1. Field of the Invention
The present invention relates to electronic supply systems for fluorescent tubes with electrodes and, more particularly, to electronic supply systems for fluorescent tubes with electrodes that allow virtual instantaneous ignition and energy savings.
2. Description of the Prior Art
The majority of fluorescent tubes currently in use are supplied by a system which has several shortcomings. Two major shortcomings are high energy consumption and rapid tube deterioration. These prior art assemblies comprise a reactance and use the opening of a bimetallic strip to energize a gaseous mixture located between filaments in the tube. Because ignition is rarely instantaneous, several openings of the bimetallic strip are generally required. These repeated openings cause the tube to flicker, which is detrimental to its service life. Further, the reactance consumes a large amount of energy which causes it to heat. Still further, the reactance introduces a large amount of reactivity into the mains line, which increases consumption proportionately.
Research has been carried out with a view towards producing a supply system using only semi-conductor components and transformers so as to consume very little energy and so as to allow instantaneous ignition.
One design, among others, is illustrated in French Specification No. 2,520,575. This design uses two series-mounted transistors which amplify a square signal supplied by an auxiliary frequency generating circuit and transmit it to a series oscillating circuit comprising a coil L1, a lighting unit and a charge capacitor C3.

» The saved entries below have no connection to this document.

**src/rtl/disp_arbiter.sv**
```systemverilog
// disp_arbiter: round-robin arbiter handing one of three requesters timed ownership of a 4-digit 7-segment display
// Ports: clk, reset (async, active-high), req[2:0], val[47:0] (requester i on [16i+15:16i]),
//        dp_in[11:0] (requester i on [4i+3:4i], active-low) in;
//        gnt[2:0] one-hot, hex3..hex0, dp_out[3:0] (active-low), active out -- all registered.
// Macro DISP_ARB_SNAPSHOT_EN: when defined, the owner's val/dp_in captured on the grant edge are frozen for the tenure;
//        otherwise the display follows the owner's live inputs with one cycle of latency.
module disp_arbiter #(
  parameter int NREQ = 3,
  parameter int HOLD_CYCLES = 25000000,
  parameter int HOLD_W = 25
) (
  input  logic                 clk,
  input  logic                 reset,
  input  logic [NREQ-1:0]      req,
  input  logic [16*NREQ-1:0]   val,
  input  logic [4*NREQ-1:0]    dp_in,
  output logic [NREQ-1:0]      gnt,
  output logic [3:0]           hex3,
  output logic [3:0]           hex2,
  output logic [3:0]           hex1,
  output logic [3:0]           hex0,
  output logic [3:0]           dp_out,
  output logic                 active
);
  typedef enum logic [1:0] {IDLE, HOLD, OWN} state_t;
  localparam logic [HOLD_W-1:0] RELOAD = HOLD_W'((HOLD_CYCLES < 1) ? 0 : HOLD_CYCLES - 1);
  state_t state;
  logic [HOLD_W-1:0] hold_cnt;
  logic [1:0] rr_ptr, p1, p2, idx, src;
  logic decide, grant, release_own;
  logic [15:0] sel_val;
  logic [3:0] sel_dp;
  // rr_ptr doubles as the owner index while a grant is held. The last HOLD
  // cycle already applies the OWN rules so tenure is exactly HOLD_CYCLES.
  always_comb begin
    p1 = (rr_ptr == 2'd2) ? 2'd0 : rr_ptr + 2'd1;
    p2 = (p1 == 2'd2) ? 2'd0 : p1 + 2'd1;
    decide = (state == OWN) || (state == HOLD && hold_cnt == '0);
    grant = (state == IDLE) ? |req : decide && (req[p1] || req[p2]);
    release_own = decide && !req[p1] && !req[p2] && !req[rr_ptr];
    idx = req[p1] ? p1 : req[p2] ? p2 : rr_ptr;
    src = grant ? idx : rr_ptr;
    sel_val = val[{src, 4'b0000} +: 16];
    sel_dp = dp_in[{src, 2'b00} +: 4];
  end
  always_ff @(posedge clk or posedge reset) begin
    if (reset) begin
      state <= IDLE;
      hold_cnt <= '0;
      rr_ptr <= 2'd2;
      gnt <= '0;
      active <= 1'b0;
      {hex3, hex2, hex1, hex0} <= 16'h0000;
      dp_out <= 4'hf;
    end else if (grant) begin
      state <= HOLD;
      hold_cnt <= RELOAD;
      rr_ptr <= idx;
      gnt <= NREQ'(1) << idx;
      active <= 1'b1;
      {hex3, hex2, hex1, hex0} <= sel_val;
      dp_out <= sel_dp;
    end else if (release_own) begin
      state <= IDLE;
      gnt <= '0;
      active <= 1'b0;
      {hex3, hex2, hex1, hex0} <= 16'h0000;
      dp_out <= 4'hf;
    end else if (state != IDLE) begin
      if (hold_cnt != '0) hold_cnt <= hold_cnt - HOLD_W'(1);
      else state <= OWN;
`ifndef DISP_ARB_SNAPSHOT_EN
      {hex3, hex2, hex1, hex0} <= sel_val;
      dp_out <= sel_dp;
`endif
    end
  end
endmodule

```
### src/rtl/mem_port_arbiter_pkg.sv
// Shared types and defaults for the IF/MEM memory port arbiter.
package mem_port_arbiter_pkg;

    localparam int ADDR_W_DEF = 32;
    localparam int DATA_W_DEF = 32;

    typedef enum logic [1:0] {
        IDLE   = 2'd0,
        WAIT_I = 2'd1,
        WAIT_D = 2'd2
    } arb_state_t;

endpackage

### src/rtl/mem_port_arbiter.sv
// Shares one memory port between instruction fetch and data access, one access in flight,
// with a data-burst limit so a pending fetch cannot starve.
module mem_port_arbiter
    import mem_port_arbiter_pkg::*;
#(
    parameter int ADDR_W  = ADDR_W_DEF,
    parameter int DATA_W  = DATA_W_DEF,
    parameter int D_BURST = 4,
    parameter int CNT_W   = 16
) (
    input  logic                clk,
    input  logic                reset,
    input  logic                if_req,
    input  logic [ADDR_W-1:0]   if_addr,
    input  logic                if_cancel,
    output logic                if_ready,
    output logic [DATA_W-1:0]   if_rdata,
    input  logic                d_req,
    input  logic                d_we,
    input  logic [DATA_W/8-1:0] d_be,
    input  logic [ADDR_W-1:0]   d_addr,
    input  logic [DATA_W-1:0]   d_wdata,
    output logic                d_ready,
    output logic [DATA_W-1:0]   d_rdata,
    output logic                mem_req,
    output logic                mem_we,
    output logic [DATA_W/8-1:0] mem_be,
    output logic [ADDR_W-1:0]   mem_addr,
    output logic [DATA_W-1:0]   mem_wdata,
    input  logic                mem_ack,
    input  logic [DATA_W-1:0]   mem_rdata,
    output logic [CNT_W-1:0]    conflict_cnt
);

    localparam int BE_W    = DATA_W / 8;
    localparam int BURST_W = $clog2(D_BURST + 1);

    arb_state_t          state_reg, state_next;
    logic [BURST_W-1:0]  burst_cnt_reg, burst_cnt_next;
    logic                discard_reg, discard_next;
    logic [CNT_W-1:0]    conflict_cnt_reg;
    logic                mem_req_reg, mem_we_reg;
    logic [BE_W-1:0]     mem_be_reg;
    logic [ADDR_W-1:0]   mem_addr_reg;
    logic [DATA_W-1:0]   mem_wdata_reg;
    logic                eff_if, grant_d, grant_i;

    // A cancelled fetch never competes for the port.
    assign eff_if = if_req & ~if_cancel;

    always_comb begin
        state_next     = state_reg;
        burst_cnt_next = burst_cnt_reg;
        discard_next   = discard_reg;
        grant_d        = 1'b0;
        grant_i        = 1'b0;
        if_ready       = 1'b0;
        d_ready        = 1'b0;
        case (state_reg)
            IDLE: begin
                discard_next = 1'b0;
                if (d_req && (!eff_if || burst_cnt_reg < BURST_W'(D_BURST))) begin
                    grant_d        = 1'b1;
                    state_next     = WAIT_D;
                    burst_cnt_next = eff_if ? burst_cnt_reg + BURST_W'(1) : '0;
                end else if (eff_if) begin
                    grant_i        = 1'b1;
                    state_next     = WAIT_I;
                    burst_cnt_next = '0;
                end else begin
                    burst_cnt_next = '0;
                end
            end
            WAIT_I: begin
                if_ready = mem_ack & ~discard_reg & ~if_cancel;
                if (mem_ack) begin
                    state_next   = IDLE;
                    discard_next = 1'b0;
                end else if (if_cancel) begin
                    discard_next = 1'b1;
                end
            end
            WAIT_D: begin
                d_ready = mem_ack;
                if (mem_ack) begin
                    state_next = IDLE;
                end
            end
            default: begin
                state_next = IDLE;
            end
        endcase
    end

    always_ff @(posedge clk or posedge reset) begin
        if (reset) begin
            state_reg     <= IDLE;
            burst_cnt_reg <= '0;
            discard_reg   <= 1'b0;
        end else begin
            state_reg     <= state_next;
            burst_cnt_reg <= burst_cnt_next;
            discard_reg   <= discard_next;
        end
    end

    // Command register: attributes hold between grants, the strobe lasts one cycle.
    always_ff @(posedge clk or posedge reset) begin
        if (reset) begin
            mem_req_reg   <= 1'b0;
            mem_we_reg    <= 1'b0;
            mem_be_reg    <= '0;
            mem_addr_reg  <= '0;
            mem_wdata_reg <= '0;
        end else begin
            mem_req_reg <= grant_d | grant_i;
            if (grant_d) begin
                mem_we_reg    <= d_we;
                mem_be_reg    <= d_be;
                mem_addr_reg  <= d_addr;
                mem_wdata_reg <= d_wdata;
            end else if (grant_i) begin
                mem_we_reg   <= 1'b0;
                mem_be_reg   <= '1;
                mem_addr_reg <= if_addr;
            end
        end
    end

    always_ff @(posedge clk or posedge reset) begin
        if (reset) begin
            conflict_cnt_reg <= '0;
        end else if (state_reg == IDLE && if_req && d_req && conflict_cnt_reg != '1) begin
            conflict_cnt_reg <= conflict_cnt_reg + CNT_W'(1);
        end
    end

    assign mem_req      = mem_req_reg;
    assign mem_we       = mem_we_reg;
    assign mem_be       = mem_be_reg;
    assign mem_addr     = mem_addr_reg;
    assign mem_wdata    = mem_wdata_reg;
    assign if_rdata     = mem_rdata;
    assign d_rdata      = mem_rdata;
    assign conflict_cnt = conflict_cnt_reg;

endmodule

This system was rapidly improved by omitting the related frequency-generating circuit and by replacing it with a transformer which receives a sinusoidal signal from the oscillating series circuit and uses it to control the two transistors. This system, which is simple in design and is illustrated in French Specification FR No. 2,478,933, has two disadvantages. First, its start-up is random and second, short periods during which the transistors simultaneous allow passage of current are possible. During such periods, the lighting unit is extinguished as it no longer receives a supply and the transistors are traversed by high intensity current which is harmful to their service life.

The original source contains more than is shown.